I’ve recently attended four events which had a Twitter hashtag, each of which took a different approach: #altc2009, #techshare09, #alpsp and #cilip_lams.
As there aren’t pressures to brand our host institution, UKOLN, there’s no need for a ‘#ukoln_iwmw” style tag. The options, and arguments for and against, are therefore:
For: Consistency with previous years and consistency with tags used in Flickr, YouTube, etc. Also consistency with URL used on UKOLN Web site.
Against: Uses 9 characters – this could be shorter.
For: Saves two characters over #iwmw2010.
Against: Loses consistency with previous years and with other tag services. Possible confusion over the characters (could it be confused with #iwmwi0?)

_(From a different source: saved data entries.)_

==> src/rtl/water_pkg.sv <==
// Shared level codes, FSM state encoding and level encoder for the water level controller.
package water_pkg;

  localparam int unsigned LVL_W = 2;
  localparam int unsigned ST_W  = 2;

  // Level codes consumed by the 7-segment water-level decoder
  localparam logic [LVL_W-1:0] LVL_CRIT = 2'b00;
  localparam logic [LVL_W-1:0] LVL_LOW  = 2'b01;
  localparam logic [LVL_W-1:0] LVL_MID  = 2'b10;
  localparam logic [LVL_W-1:0] LVL_HIGH = 2'b11;

  // Fill state machine encoding
  localparam logic [ST_W-1:0] ST_IDLE  = 2'd0;
  localparam logic [ST_W-1:0] ST_FILL  = 2'd1;
  localparam logic [ST_W-1:0] ST_FULL  = 2'd2;
  localparam logic [ST_W-1:0] ST_FAULT = 2'd3;

  // Map filtered {high,mid,low} to {sensor_error, level code}; non-thermometer reads as CRIT
  function automatic logic [LVL_W:0] encode_level(input logic [2:0] probes);
    logic [LVL_W:0] res;
    unique case (probes)
      3'b000:  res = {1'b0, LVL_CRIT};
      3'b001:  res = {1'b0, LVL_LOW};
      3'b011:  res = {1'b0, LVL_MID};
      3'b111:  res = {1'b0, LVL_HIGH};
      default: res = {1'b1, LVL_CRIT};
    endcase
    return res;
  endfunction

endpackage
===== src/rtl/sram_arbiter.sv =====
// Round-robin arbiter sharing one SQI SRAM between two requesters; each
// grant becomes a single-byte transaction run by sqi_byte_engine.
module sram_arbiter
  import sram_pkg::*;
#(
  parameter int         ADDR_WIDTH = 17,
  parameter logic [7:0] CMD_WRITE  = CMD_WRITE_DEF,
  parameter logic [7:0] CMD_READ   = CMD_READ_DEF
) (
  input  logic                  clock,
  input  logic                  reset,
  input  logic                  req0,
  input  logic                  req1,
  input  logic                  we0,
  input  logic                  we1,
  input  logic [ADDR_WIDTH-1:0] addr0,
  input  logic [ADDR_WIDTH-1:0] addr1,
  input  logic [7:0]            wdata0,
  input  logic [7:0]            wdata1,
  output logic                  gnt0,
  output logic                  gnt1,
  output logic                  done0,
  output logic                  done1,
  output logic [7:0]            rdata,
  output logic                  sram_clock,
  output logic                  sram_cs,
  output logic [3:0]            sram_sio_o,
  output logic                  sram_sio_oe,
  input  logic [3:0]            sram_sio_i
);

  logic        busy_s, eng_done_s, start_s;
  logic        grant0_s, grant1_s;
  logic        gnt0_r, gnt1_r, owner_r, last_r;
  logic        op_we_s;
  logic [23:0] op_addr_s;
  logic [7:0]  op_wdata_s;

  // Pick a requester while the engine is idle; ties go to the one not served last
  always_comb begin
    grant0_s = 1'b0;
    grant1_s = 1'b0;
    if (!busy_s) begin
      if (req0 && req1) begin
        grant0_s = last_r;
        grant1_s = !last_r;
      end else begin
        grant0_s = req0;
        grant1_s = req1;
      end
    end else begin
      grant0_s = 1'b0;
      grant1_s = 1'b0;
    end
  end

  assign start_s = grant0_s | grant1_s;

  // Operands of the requester being granted this cycle
  always_comb begin
    op_we_s    = 1'b0;
    op_addr_s  = 24'd0;
    op_wdata_s = 8'h00;
    if (grant1_s) begin
      op_we_s    = we1;
      op_addr_s  = 24'(addr1);
      op_wdata_s = wdata1;
    end else begin
      op_we_s    = we0;
      op_addr_s  = 24'(addr0);
      op_wdata_s = wdata0;
    end
  end

  // Grant pulses, owner of the running transaction and round-robin history
  always_ff @(posedge clock or posedge reset) begin
    if (reset) begin
      gnt0_r  <= 1'b0;
      gnt1_r  <= 1'b0;
      owner_r <= 1'b0;
      last_r  <= 1'b1;
    end else begin
      gnt0_r <= grant0_s;
      gnt1_r <= grant1_s;
      if (start_s) begin
        owner_r <= grant1_s;
      end
      if (eng_done_s) begin
        last_r <= owner_r;
      end
    end
  end

  sqi_byte_engine #(
    .CMD_WRITE (CMD_WRITE),
    .CMD_READ  (CMD_READ)
  ) u_engine (
    .clock       (clock),
    .reset       (reset),
    .start       (start_s),
    .we          (op_we_s),
    .addr24      (op_addr_s),
    .wdata       (op_wdata_s),
    .busy        (busy_s),
    .done        (eng_done_s),
    .rdata       (rdata),
    .sram_clock  (sram_clock),
    .sram_cs     (sram_cs),
    .sram_sio_o  (sram_sio_o),
    .sram_sio_oe (sram_sio_oe),
    .sram_sio_i  (sram_sio_i)
  );

  assign gnt0  = gnt0_r;
  assign gnt1  = gnt1_r;
  assign done0 = eng_done_s & ~owner_r;
  assign done1 = eng_done_s & owner_r;

endmodule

For: Saves four characters over #iwmw2010. No confusion with the ’10’ characters.
Against: Loses consistency with previous years and with other tag services. Loss of the date may cause problems if data is to be used in content of other years (but not necessarily so as the tweets do have a machine-readable date)
What do you think we should go for? And are there other issues one should consider when choosing a hashtag for an event which I haven’t mentioned?